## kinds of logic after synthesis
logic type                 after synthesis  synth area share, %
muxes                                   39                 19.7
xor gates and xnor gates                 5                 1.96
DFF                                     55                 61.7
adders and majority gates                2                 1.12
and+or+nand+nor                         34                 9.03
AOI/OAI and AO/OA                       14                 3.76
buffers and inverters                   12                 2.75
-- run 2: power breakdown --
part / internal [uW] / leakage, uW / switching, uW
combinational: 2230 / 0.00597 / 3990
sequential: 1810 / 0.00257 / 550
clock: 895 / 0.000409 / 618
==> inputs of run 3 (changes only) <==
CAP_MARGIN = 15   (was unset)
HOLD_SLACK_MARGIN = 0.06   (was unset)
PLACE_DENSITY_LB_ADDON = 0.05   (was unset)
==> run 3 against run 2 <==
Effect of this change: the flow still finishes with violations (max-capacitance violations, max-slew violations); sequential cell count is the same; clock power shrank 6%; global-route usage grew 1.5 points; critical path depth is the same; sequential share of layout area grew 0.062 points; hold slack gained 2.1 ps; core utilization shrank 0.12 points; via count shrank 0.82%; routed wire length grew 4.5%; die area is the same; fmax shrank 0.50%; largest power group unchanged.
[src/rtl/tlu_fifo_write_arbiter_pkg.sv]
// Shared word-format definitions for the TLU readout path: trigger words carry
// bit 31 set, FE words carry bit 31 clear. Host decoding uses the same package.
package tlu_fifo_write_arbiter_pkg;

    localparam int   FIFO_WORD_WIDTH    = 32;
    localparam int   TRIG_NUM_WIDTH     = 31;
    localparam int   TRIG_WORD_FLAG_BIT = 31;
    localparam logic TRIG_WORD_FLAG     = 1'b1;
    localparam logic FE_WORD_FLAG       = 1'b0;

    typedef enum logic [1:0] {
        GRANT_NONE,
        GRANT_TRIG,
        GRANT_FE
    } grant_t;

    function automatic logic [FIFO_WORD_WIDTH-1:0] make_trig_word(
        input logic [TRIG_NUM_WIDTH-1:0] trig_num
    );
        return {TRIG_WORD_FLAG, trig_num};
    endfunction

    // The flag bit is forced even though FE data should already have it clear.
    function automatic logic [FIFO_WORD_WIDTH-1:0] make_fe_word(
        input logic [FIFO_WORD_WIDTH-1:0] fe_word
    );
        logic [FIFO_WORD_WIDTH-1:0] word;
        word                     = fe_word;
        word[TRIG_WORD_FLAG_BIT] = FE_WORD_FLAG;
        return word;
    endfunction

endpackage

[src/rtl/tlu_trig_word_buffer.sv]
// Circular buffer holding trigger numbers until the shared FIFO can take them.
// A push into a full buffer is dropped; a same-cycle pop never makes room.
module tlu_trig_word_buffer
    import tlu_fifo_write_arbiter_pkg::*;
#(
    parameter int DEPTH = 4,
    parameter int WIDTH = TRIG_NUM_WIDTH,
    localparam int PTR_W = $clog2(DEPTH),
    localparam int CNT_W = PTR_W + 1
) (
    input  logic             BUS_CLK,
    input  logic             RST,
    input  logic             push,
    input  logic [WIDTH-1:0] push_data,
    input  logic             pop,
    output logic [WIDTH-1:0] pop_data,
    output logic             full,
    output logic             empty,
    output logic [CNT_W-1:0] count
);

    logic [WIDTH-1:0] mem_q [DEPTH];
    logic [WIDTH-1:0] mem_d [DEPTH];
    logic [PTR_W-1:0] wr_ptr_q, wr_ptr_d;
    logic [PTR_W-1:0] rd_ptr_q, rd_ptr_d;
    logic [CNT_W-1:0] count_q, count_d;
    logic             do_push;
    logic             do_pop;

    assign full     = (count_q == CNT_W'(DEPTH));
    assign empty    = (count_q == '0);
    assign count    = count_q;
    assign pop_data = mem_q[rd_ptr_q];
    assign do_push  = push && !full;
    assign do_pop   = pop && !empty;

    // Pointers wrap naturally because DEPTH is a power of two.
    always_comb begin
        mem_d    = mem_q;
        wr_ptr_d = wr_ptr_q;
        rd_ptr_d = rd_ptr_q;
        count_d  = count_q;
        if (do_push) begin
            mem_d[wr_ptr_q] = push_data;
            wr_ptr_d        = wr_ptr_q + PTR_W'(1);
        end
        if (do_pop) begin
            rd_ptr_d = rd_ptr_q + PTR_W'(1);
        end
        case ({do_push, do_pop})
            2'b10:   count_d = count_q + CNT_W'(1);
            2'b01:   count_d = count_q - CNT_W'(1);
            default: count_d = count_q;
        endcase
    end

    always_ff @(posedge BUS_CLK) begin
        mem_q <= mem_d;
        if (RST) begin
            wr_ptr_q <= '0;
            rd_ptr_q <= '0;
            count_q  <= '0;
        end else begin
            wr_ptr_q <= wr_ptr_d;
            rd_ptr_q <= rd_ptr_d;
            count_q  <= count_d;
        end
    end

endmodule
<file path="config.mk">
export PLATFORM = sky130hd
export DESIGN_NAME = dmem_dump_arbiter
export DESIGN_NICKNAME = d
export VERILOG_FILES = /design/src/rtl/dmem_dump_arbiter.sv
export SDC_FILE = /design/constraint.sdc
export NUM_CORES = 1
export LEC_CHECK = 0
export ABC_AREA = 1
export CAP_MARGIN = 20
export CORE_ASPECT_RATIO = 0.7
export CORE_UTILIZATION = 32
export CTS_CLUSTER_DIAMETER = 120
export CTS_CLUSTER_SIZE = 24
export DETAILED_ROUTE_END_ITERATION = 10
export GPL_ROUTABILITY_DRIVEN = 0
export PLACE_DENSITY = 0.74
export SETUP_SLACK_MARGIN = 0.15
export SYNTH_ARGS = -nofsm -noshare
export SYNTH_HDL_FRONTEND = slang
export SYNTH_SLANG_ARGS = --single-unit
</file>
<file path="constraint.sdc">
create_clock -name clk -period 1.61 [get_ports clk]
set_clock_uncertainty 0.2 [all_clocks]
set_input_delay 0.483 -clock clk [delete_from_list [all_inputs] [get_ports clk]]
set_output_delay 0.483 -clock clk [all_outputs]
set_load 0.01 [all_outputs]
</file>
$ cat config.mk
export PLATFORM = sky130hd
export DESIGN_NAME = bcd_down_timer_flat
export DESIGN_NICKNAME = d
export VERILOG_FILES = /design/src/rtl/bcd_down_timer_if.sv /design/src/rtl/bcd_down_timer.sv /design/src/flat_wrapper.sv
export SDC_FILE = /design/constraint.sdc
export NUM_CORES = 1
export LEC_CHECK = 0
export CAP_MARGIN = 10
export CORE_MARGIN = 1.5
export CORE_UTILIZATION = 39
export CTS_CLUSTER_SIZE = 24
export DETAILED_ROUTE_END_ITERATION = 10
export PLACE_DENSITY = 0.73
export SETUP_SLACK_MARGIN = 0.5
export SLEW_MARGIN = 20
export SYNTH_ARGS = -nofsm -noshare
export SYNTH_HDL_FRONTEND = slang
export SYNTH_SLANG_ARGS = --single-unit
$ cat constraint.sdc
create_clock -name clk -period 4.4 [get_ports clk]
set_clock_uncertainty 0.1 [all_clocks]
set_input_delay 0.88 -clock clk [delete_from_list [all_inputs] [get_ports clk]]
set_output_delay 0.88 -clock clk [all_outputs]
set_load 0.01 [all_outputs]
$ cat src/rtl/bcd_down_timer_if.sv
// rtl/bcd_down_timer_if.sv - control and status bundle for the BCD down timer
interface bcd_down_timer_if;
  logic       load;
  logic [7:0] din;
  logic       start;
  logic       pause;
  logic       tick;
  logic [7:0] q;
  logic       busy;
  logic       done;
  logic       err;

  modport master (
    output load, din, start, pause, tick,
    input  q, busy, done, err
  );

  modport slave (
    input  load, din, start, pause, tick,
    output q, busy, done, err
  );
endinterface

$ cat src/rtl/bcd_down_timer.sv
// rtl/bcd_down_timer.sv - two-digit packed-BCD down counter with pause and optional auto reload
module bcd_down_timer #(
  parameter bit AUTO_RELOAD = 1'b0
) (
  input  logic              clk,
  input  logic              res,
  bcd_down_timer_if.slave   bus
);

  typedef enum logic [1:0] {
    IDLE   = 2'd0,
    RUN    = 2'd1,
    PAUSED = 2'd2
  } state_t;

  state_t     state_q, state_d;
  logic [7:0] q_q, q_d;
  logic [7:0] reload_q, reload_d;
  logic       done_q, done_d;
  logic       err_q, err_d;

  // Both nibbles must be decimal digits for a preset to be accepted.
  function automatic logic bcd_ok(input logic [7:0] v);
    return (v[7:4] <= 4'd9) && (v[3:0] <= 4'd9);
  endfunction

  // Decrement a nonzero packed BCD value, borrowing from tens when ones is 0.
  function automatic logic [7:0] bcd_dec(input logic [7:0] v);
    if (v[3:0] == 4'd0) begin
      return {v[7:4] - 4'd1, 4'd9};
    end
    return {v[7:4], v[3:0] - 4'd1};
  endfunction

  // Next-state, count, reload, error and terminal-count pulse decode.
  always_comb begin
    state_d  = state_q;
    q_d      = q_q;
    reload_d = reload_q;
    done_d   = 1'b0;
    err_d    = err_q;
    case (state_q)
      IDLE: begin
        if (bus.load) begin
          if (bcd_ok(bus.din)) begin
            q_d      = bus.din;
            reload_d = bus.din;
            err_d    = 1'b0;
          end else begin
            err_d = 1'b1;
          end
        end else if (bus.start) begin
          if (q_q != 8'h00) begin
            state_d = RUN;
          end else begin
            // A held START at zero must not stretch DONE into back-to-back cycles.
            done_d = ~done_q;
          end
        end
      end
      RUN: begin
        if (bus.pause) begin
          state_d = PAUSED;
        end else if (bus.tick) begin
          if (q_q == 8'h00) begin
            // Only reachable with auto reload: the pass after terminal count restarts.
            q_d = reload_q;
          end else begin
            q_d = bcd_dec(q_q);
            if (q_q == 8'h01) begin
              done_d = 1'b1;
              if (!AUTO_RELOAD) begin
                state_d = IDLE;
              end
            end
          end
        end
      end
      PAUSED: begin
        if (bus.start && !bus.pause) begin
          state_d = RUN;
        end
      end
      default: begin
        state_d = IDLE;
      end
    endcase
  end

  // State register; reset overrides every control input.
  always_ff @(posedge clk) begin
    if (res) begin
      state_q  <= IDLE;
      q_q      <= 8'h00;
      reload_q <= 8'h00;
      done_q   <= 1'b0;
      err_q    <= 1'b0;
    end else begin
      state_q  <= state_d;
      q_q      <= q_d;
      reload_q <= reload_d;
      done_q   <= done_d;
      err_q    <= err_d;
    end
  end

  assign bus.q    = q_q;
  assign bus.busy = (state_q != IDLE);
  assign bus.done = done_q;
  assign bus.err  = err_q;

endmodule
<file path="config.mk">
export PLATFORM = sky130hd
export DESIGN_NAME = mux_4_arbiter
export DESIGN_NICKNAME = d
export VERILOG_FILES = /design/src/rtl/mux_4_arbiter.sv
export SDC_FILE = /design/constraint.sdc
export NUM_CORES = 1
export LEC_CHECK = 0
export ABC_AREA = 1
export CORE_MARGIN = 2
export CORE_UTILIZATION = 30
export CTS_CLUSTER_SIZE = 14
export DETAILED_ROUTE_END_ITERATION = 10
export MAX_ROUTING_LAYER = met4
export PLACE_DENSITY = 0.48
export SLEW_MARGIN = 20
export SYNTH_ARGS = -nofsm -noshare
export SYNTH_HDL_FRONTEND = slang
export SYNTH_SLANG_ARGS = --single-unit
</file>
<file path="constraint.sdc">
create_clock -name clk -period 4.06 [get_ports clk]
set_clock_uncertainty 0.1 [all_clocks]
set_input_delay 0.812 -clock clk [delete_from_list [all_inputs] [get_ports clk]]
set_output_delay 0.812 -clock clk [all_outputs]
set_load 0.05 [all_outputs]
</file>
<file path="src/rtl/mux_4_arbiter.sv">
// Round-robin owner arbitration for a shared 4:1-multiplexed resource.
// Registered one-hot grant plus mux select, one dead cycle between owners, bounded hold time.
//
// state | meaning
// ------+------------------------------------------------------------
// IDLE  | no owner, arbitrate every cycle
// GRANT | owner (select) holds the resource, hold timer running
// GAP   | single dead cycle after a release, then arbitrate as IDLE
module mux_4_arbiter #(
    parameter int unsigned MAX_HOLD = 8,
    parameter int unsigned CNT_W    = 4
) (
    input  logic       clk,
    input  logic       rst_n,
    input  logic [3:0] req,
    output logic [3:0] grant,
    output logic [1:0] select,
    output logic       valid,
    output logic       timeout
);

    typedef enum logic [1:0] {
        IDLE  = 2'd0,
        GRANT = 2'd1,
        GAP   = 2'd2
    } state_t;

    // Hold timer counts down from MAX_HOLD-1; terminal count zero marks the last allowed cycle.
    localparam logic [CNT_W-1:0] HOLD_LOAD = CNT_W'(MAX_HOLD - 1);

    state_t           state_q, state_d;
    logic [3:0]       grant_q, grant_d;
    logic [1:0]       select_q, select_d;
    logic             valid_q, valid_d;
    logic             timeout_q, timeout_d;
    logic [CNT_W-1:0] hold_q, hold_d;
    logic [1:0]       ptr_q, ptr_d;

    logic [7:0]       req_dbl;
    logic [3:0]       req_rot;
    logic [1:0]       win_ofs;
    logic [1:0]       winner;
    logic             owner_req;
    logic             hold_tc;

    // Rotate requests so the pointer position becomes bit 0, then take the lowest set bit.
    always_comb begin
        req_dbl = {req, req};
        req_rot = req_dbl[ptr_q +: 4];
        win_ofs = 2'd0;
        if (req_rot[0])      win_ofs = 2'd0;
        else if (req_rot[1]) win_ofs = 2'd1;
        else if (req_rot[2]) win_ofs = 2'd2;
        else if (req_rot[3]) win_ofs = 2'd3;
        winner = ptr_q + win_ofs;
    end

    assign owner_req = req[select_q];
    assign hold_tc   = (hold_q == '0);

    always_comb begin
        state_d   = state_q;
        grant_d   = grant_q;
        select_d  = select_q;
        valid_d   = valid_q;
        timeout_d = 1'b0;
        hold_d    = hold_q;
        ptr_d     = ptr_q;

        unique case (state_q)
            IDLE, GAP: begin
                if (|req) begin
                    state_d  = GRANT;
                    grant_d  = 4'b0001 << winner;
                    select_d = winner;
                    valid_d  = 1'b1;
                    hold_d   = HOLD_LOAD;
                end else begin
                    state_d = IDLE;
                    grant_d = 4'b0000;
                    valid_d = 1'b0;
                end
            end
            GRANT: begin
                if (!owner_req || hold_tc) begin
                    state_d   = GAP;
                    grant_d   = 4'b0000;
                    valid_d   = 1'b0;
                    timeout_d = owner_req;
                    ptr_d     = select_q + 2'd1;
                end else begin
                    hold_d = hold_q - CNT_W'(1);
                end
            end
            default: begin
                state_d = IDLE;
                grant_d = 4'b0000;
                valid_d = 1'b0;
            end
        endcase
    end

    always_ff @(posedge clk or negedge rst_n) begin
        if (!rst_n) begin
            state_q   <= IDLE;
            grant_q   <= 4'b0000;
            select_q  <= 2'd0;
            valid_q   <= 1'b0;
            timeout_q <= 1'b0;
            hold_q    <= '0;
            ptr_q     <= 2'd0;
        end else begin
            state_q   <= state_d;
            grant_q   <= grant_d;
            select_q  <= select_d;
            valid_q   <= valid_d;
            timeout_q <= timeout_d;
            hold_q    <= hold_d;
            ptr_q     <= ptr_d;
        end
    end

    assign grant   = grant_q;
    assign select  = select_q;
    assign valid   = valid_q;
    assign timeout = timeout_q;

endmodule

</file>
File: config.mk
export PLATFORM = sky130hd
export DESIGN_NAME = pcie_dllp_rx
export DESIGN_NICKNAME = d
export VERILOG_FILES = /design/src/rtl/pcie_pkg.sv /design/src/rtl/pcie_dllp_crc16.sv /design/src/rtl/pcie_dllp_rx.sv
export SDC_FILE = /design/constraint.sdc
export NUM_CORES = 1
export LEC_CHECK = 0
export BUFFER_PORTS_ARGS = -buffer_cell sky130_fd_sc_hd__buf_2
export CAP_MARGIN = 5
export CORE_AREA = 2 2 134 136
export CTS_BUF_LIST = sky130_fd_sc_hd__clkbuf_16
export DETAILED_ROUTE_END_ITERATION = 6
export DIE_AREA = 0 0 136 138
export MAX_ROUTING_LAYER = met4
export PLACE_DENSITY_LB_ADDON = 0.2
export SYNTH_ARGS = -nofsm -noshare
export SYNTH_HDL_FRONTEND = slang
export SYNTH_SLANG_ARGS = --single-unit
File: constraint.sdc
create_clock -name sclk -period 2.3 [get_ports sclk]
set_clock_uncertainty 0.05 [all_clocks]
set_input_delay 0.23 -clock sclk [delete_from_list [all_inputs] [get_ports sclk]]
set_output_delay 0.23 -clock sclk [all_outputs]
set_load 0.005 [all_outputs]
File: src/rtl/pcie_pkg.sv
// Shared definitions for the PCIe DLLP receive path: SDP token, DLLP type codes,
// data link state encoding and the CRC16 constants used by pcie_dllp_crc16.
package pcie_pkg;

    localparam int PIPE_DATA_WIDTH = 256;

    localparam logic [7:0] SDP_BYTE0 = 8'hF0;
    localparam logic [7:0] SDP_BYTE1 = 8'hAC;

    localparam logic [7:0] DLLP_ACK         = 8'h00;
    localparam logic [7:0] DLLP_NAK         = 8'h10;
    localparam logic [7:0] DLLP_INITFC1_P   = 8'h40;
    localparam logic [7:0] DLLP_INITFC1_NP  = 8'h50;
    localparam logic [7:0] DLLP_INITFC1_CPL = 8'h60;
    localparam logic [7:0] DLLP_UPDFC_P     = 8'h80;
    localparam logic [7:0] DLLP_UPDFC_NP    = 8'h90;
    localparam logic [7:0] DLLP_UPDFC_CPL   = 8'hA0;
    localparam logic [7:0] DLLP_INITFC2_P   = 8'hC0;
    localparam logic [7:0] DLLP_INITFC2_NP  = 8'hD0;
    localparam logic [7:0] DLLP_INITFC2_CPL = 8'hE0;

    localparam logic [15:0] CRC16_POLY = 16'h100B;
    localparam logic [15:0] CRC16_SEED = 16'hFFFF;

    typedef enum logic [1:0] {
        DL_INACTIVE = 2'd0,
        DL_INIT1    = 2'd1,
        DL_INIT2    = 2'd2,
        DL_ACTIVE   = 2'd3
    } dl_state_t;

    typedef enum logic [2:0] {
        CLS_NONE,
        CLS_ACK,
        CLS_NAK,
        CLS_INITFC1,
        CLS_INITFC2,
        CLS_UPDFC
    } dllp_cls_t;

    // FC type (P/NP/Cpl) is carried in type bits [5:4] for all three FC families.
    function automatic dllp_cls_t dllp_class(input logic [7:0] dtype);
        dllp_cls_t cls;
        case (dtype)
            DLLP_ACK:                                           cls = CLS_ACK;
            DLLP_NAK:                                           cls = CLS_NAK;
            DLLP_INITFC1_P, DLLP_INITFC1_NP, DLLP_INITFC1_CPL:  cls = CLS_INITFC1;
            DLLP_INITFC2_P, DLLP_INITFC2_NP, DLLP_INITFC2_CPL:  cls = CLS_INITFC2;
            DLLP_UPDFC_P, DLLP_UPDFC_NP, DLLP_UPDFC_CPL:        cls = CLS_UPDFC;
            default:                                            cls = CLS_NONE;
        endcase
        return cls;
    endfunction

endpackage

File: src/rtl/pcie_dllp_crc16.sv
// Combinational DLLP CRC16 over the 4 content bytes, {byte2,byte3,byte4,byte5},
// each byte shifted in MSB first, seeded with all ones, no final inversion.
module pcie_dllp_crc16
    import pcie_pkg::*;
(
    input  logic [31:0] data,
    output logic [15:0] crc
);

    logic [15:0] acc;

    always_comb begin
        acc = CRC16_SEED;
        for (int i = 31; i >= 0; i--) begin
            acc = {acc[14:0], 1'b0} ^ ((acc[15] ^ data[i]) ? CRC16_POLY : 16'h0000);
        end
        crc = acc;
    end

endmodule

File: src/rtl/pcie_dllp_rx.sv
// PCIe DLLP receiver: SDP detect, 2-stage decode, DLCMSM, FC credit limits, Ack/Nak.
// Define PCIE_DLLP_RX_CRC_CHECK_EN to check the DLLP CRC16 and report bad DLLPs.
//   state       | meaning
//   DL_INACTIVE | link down, all limits and flags cleared
//   DL_INIT1    | collecting InitFC1 P/NP/Cpl
//   DL_INIT2    | waiting for first InitFC2/UpdateFC
//   DL_ACTIVE   | UpdateFC and Ack/Nak processed
module pcie_dllp_rx #(
    parameter int PIPE_DATA_WIDTH = pcie_pkg::PIPE_DATA_WIDTH
) (
    input  logic                       sclk,
    input  logic                       sreset_n,
    input  logic                       link_up_i,
    input  logic                       pipe_valid_i,
    input  logic [PIPE_DATA_WIDTH-1:0] pipe_data_i,
    output logic [1:0]                 dl_state_o,
    output logic                       fc_init1_done_o,
    output logic                       fc_init2_done_o,
    output logic                       ack_valid_o,
    output logic                       ack_nak_o,
    output logic [11:0]                ack_seq_o,
    output logic [7:0]                 hdr_cl_p_o,
    output logic [7:0]                 hdr_cl_np_o,
    output logic [7:0]                 hdr_cl_cpl_o,
    output logic [11:0]                data_cl_p_o,
    output logic [11:0]                data_cl_np_o,
    output logic [11:0]                data_cl_cpl_o,
    output logic [2:0]                 inf_hdr_o,
    output logic [2:0]                 inf_data_o,
    output logic                       crc_err_o
);
    import pcie_pkg::*;

    dl_state_t   state;
    logic [7:0]  hdr_cl  [3];
    logic [11:0] data_cl [3];
    logic [2:0]  fc1_got;

    logic        sdp_hit;
    logic [31:0] beat_dllp;
    logic        s1_vld;
    logic [31:0] s1_dllp;
    logic        crc_ok;

    assign sdp_hit   = pipe_valid_i && (pipe_data_i[7:0] == SDP_BYTE0)
                                    && (pipe_data_i[15:8] == SDP_BYTE1);
    assign beat_dllp = {pipe_data_i[23:16], pipe_data_i[31:24],
                        pipe_data_i[39:32], pipe_data_i[47:40]};

    // Dropping link_up flushes stage 1 so nothing in flight lands after re-training.
    always_ff @(posedge sclk or negedge sreset_n) begin
        if (!sreset_n) begin
            s1_vld  <= 1'b0;
            s1_dllp <= '0;
        end else begin
            s1_vld <= link_up_i && sdp_hit;
            if (sdp_hit) s1_dllp <= beat_dllp;
        end
    end

`ifdef PCIE_DLLP_RX_CRC_CHECK_EN
    logic [15:0] crc_calc;
    logic [15:0] s1_crc_calc;
    logic [15:0] s1_crc_rx;
    logic        unused_bits;

    pcie_dllp_crc16 u_crc16 (
        .data (beat_dllp),
        .crc  (crc_calc)
    );

    always_ff @(posedge sclk or negedge sreset_n) begin
        if (!sreset_n) begin
            s1_crc_calc <= '0;
            s1_crc_rx   <= '0;
        end else if (sdp_hit) begin
            s1_crc_calc <= crc_calc;
            s1_crc_rx   <= {pipe_data_i[55:48], pipe_data_i[63:56]};
        end
    end

    assign crc_ok = (s1_crc_calc == s1_crc_rx);

    always_ff @(posedge sclk or negedge sreset_n) begin
        if (!sreset_n) crc_err_o <= 1'b0;
        else           crc_err_o <= link_up_i && s1_vld && !crc_ok;
    end

    assign unused_bits = ^{pipe_data_i[PIPE_DATA_WIDTH-1:64], s1_dllp[23:22], s1_dllp[13:12]};
`else
    logic unused_bits;

    assign crc_ok      = 1'b1;
    assign crc_err_o   = 1'b0;
    assign unused_bits = ^{pipe_data_i[PIPE_DATA_WIDTH-1:48], s1_dllp[23:22], s1_dllp[13:12]};
`endif

    dllp_cls_t   cls;
    logic [1:0]  fc_idx;
    logic [7:0]  hdr_fc;
    logic [11:0] data_fc;
    logic        accept;
    logic [2:0]  ifc1_mask;

    assign cls       = dllp_class(s1_dllp[31:24]);
    assign fc_idx    = s1_dllp[29:28];
    assign hdr_fc    = {s1_dllp[21:16], s1_dllp[15:14]};
    assign data_fc   = s1_dllp[11:0];
    assign accept    = s1_vld && crc_ok;
    assign ifc1_mask = (accept && cls == CLS_INITFC1) ? (3'b001 << fc_idx) : 3'b000;

    always_ff @(posedge sclk or negedge sreset_n) begin
        if (!sreset_n) begin
            state           <= DL_INACTIVE;
            fc1_got         <= '0;
            fc_init1_done_o <= 1'b0;
            fc_init2_done_o <= 1'b0;
            ack_valid_o     <= 1'b0;
            ack_nak_o       <= 1'b0;
            ack_seq_o       <= '0;
            inf_hdr_o       <= '0;
            inf_data_o      <= '0;
            for (int i = 0; i < 3; i++) begin
                hdr_cl[i]  <= '0;
                data_cl[i] <= '0;
            end
        end else if (!link_up_i) begin
            state           <= DL_INACTIVE;
            fc1_got         <= '0;
            fc_init1_done_o <= 1'b0;
            fc_init2_done_o <= 1'b0;
            ack_valid_o     <= 1'b0;
            ack_nak_o       <= 1'b0;
            ack_seq_o       <= '0;
            inf_hdr_o       <= '0;
            inf_data_o      <= '0;
            for (int i = 0; i < 3; i++) begin
                hdr_cl[i]  <= '0;
                data_cl[i] <= '0;
            end
        end else begin
            ack_valid_o <= 1'b0;
            case (state)
                DL_INACTIVE: state <= DL_INIT1;
                DL_INIT1: begin
                    if (fc_init1_done_o) state <= DL_INIT2;
                    if (ifc1_mask != 3'b000) begin
                        hdr_cl[fc_idx]     <= hdr_fc;
                        data_cl[fc_idx]    <= data_fc;
                        inf_hdr_o[fc_idx]  <= (hdr_fc == 8'h00);
                        inf_data_o[fc_idx] <= (data_fc == 12'h000);
                    end
                    fc1_got         <= fc1_got | ifc1_mask;
                    fc_init1_done_o <= &(fc1_got | ifc1_mask);
                end
                DL_INIT2, DL_ACTIVE: begin
                    if (accept && (cls == CLS_UPDFC ||
                                   (state == DL_INIT2 && cls == CLS_INITFC2))) begin
                        state           <= DL_ACTIVE;
                        fc_init2_done_o <= 1'b1;
                    end
                    // Infinite-credit types keep their advertised limit forever.
                    if (accept && cls == CLS_UPDFC) begin
                        if (!inf_hdr_o[fc_idx])  hdr_cl[fc_idx]  <= hdr_fc;
                        if (!inf_data_o[fc_idx]) data_cl[fc_idx] <= data_fc;
                    end
                    if (state == DL_ACTIVE && accept && (cls == CLS_ACK || cls == CLS_NAK)) begin
                        ack_valid_o <= 1'b1;
                        ack_nak_o   <= (cls == CLS_NAK);
                        ack_seq_o   <= s1_dllp[11:0];
                    end
                end
                default: state <= DL_INACTIVE;
            endcase
        end
    end

    assign dl_state_o    = state;
    assign hdr_cl_p_o    = hdr_cl[0];
    assign hdr_cl_np_o   = hdr_cl[1];
    assign hdr_cl_cpl_o  = hdr_cl[2];
    assign data_cl_p_o   = data_cl[0];
    assign data_cl_np_o  = data_cl[1];
    assign data_cl_cpl_o = data_cl[2];

endmodule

**Task requirements**
All that is wanted is the stretch of lines above from the one containing "wr_ptr_d = wr_ptr_q;" through the one containing "export CAP_MARGIN = 10", duplicated exactly.

**Worked solution**
        wr_ptr_d = wr_ptr_q;
        rd_ptr_d = rd_ptr_q;
        count_d  = count_q;
        if (do_push) begin
            mem_d[wr_ptr_q] = push_data;
            wr_ptr_d        = wr_ptr_q + PTR_W'(1);
        end
        if (do_pop) begin
            rd_ptr_d = rd_ptr_q + PTR_W'(1);
        end
        case ({do_push, do_pop})
            2'b10:   count_d = count_q + CNT_W'(1);
            2'b01:   count_d = count_q - CNT_W'(1);
            default: count_d = count_q;
        endcase
    end

    always_ff @(posedge BUS_CLK) begin
        mem_q <= mem_d;
        if (RST) begin
            wr_ptr_q <= '0;
            rd_ptr_q <= '0;
            count_q  <= '0;
        end else begin
            wr_ptr_q <= wr_ptr_d;
            rd_ptr_q <= rd_ptr_d;
            count_q  <= count_d;
        end
    end

endmodule
<file path="config.mk">
export PLATFORM = sky130hd
export DESIGN_NAME = dmem_dump_arbiter
export DESIGN_NICKNAME = d
export VERILOG_FILES = /design/src/rtl/dmem_dump_arbiter.sv
export SDC_FILE = /design/constraint.sdc
export NUM_CORES = 1
export LEC_CHECK = 0
export ABC_AREA = 1
export CAP_MARGIN = 20
export CORE_ASPECT_RATIO = 0.7
export CORE_UTILIZATION = 32
export CTS_CLUSTER_DIAMETER = 120
export CTS_CLUSTER_SIZE = 24
export DETAILED_ROUTE_END_ITERATION = 10
export GPL_ROUTABILITY_DRIVEN = 0
export PLACE_DENSITY = 0.74
export SETUP_SLACK_MARGIN = 0.15
export SYNTH_ARGS = -nofsm -noshare
export SYNTH_HDL_FRONTEND = slang
export SYNTH_SLANG_ARGS = --single-unit
</file>
<file path="constraint.sdc">
create_clock -name clk -period 1.61 [get_ports clk]
set_clock_uncertainty 0.2 [all_clocks]
set_input_delay 0.483 -clock clk [delete_from_list [all_inputs] [get_ports clk]]
set_output_delay 0.483 -clock clk [all_outputs]
set_load 0.01 [all_outputs]
</file>
$ cat config.mk
export PLATFORM = sky130hd
export DESIGN_NAME = bcd_down_timer_flat
export DESIGN_NICKNAME = d
export VERILOG_FILES = /design/src/rtl/bcd_down_timer_if.sv /design/src/rtl/bcd_down_timer.sv /design/src/flat_wrapper.sv
export SDC_FILE = /design/constraint.sdc
export NUM_CORES = 1
export LEC_CHECK = 0
export CAP_MARGIN = 10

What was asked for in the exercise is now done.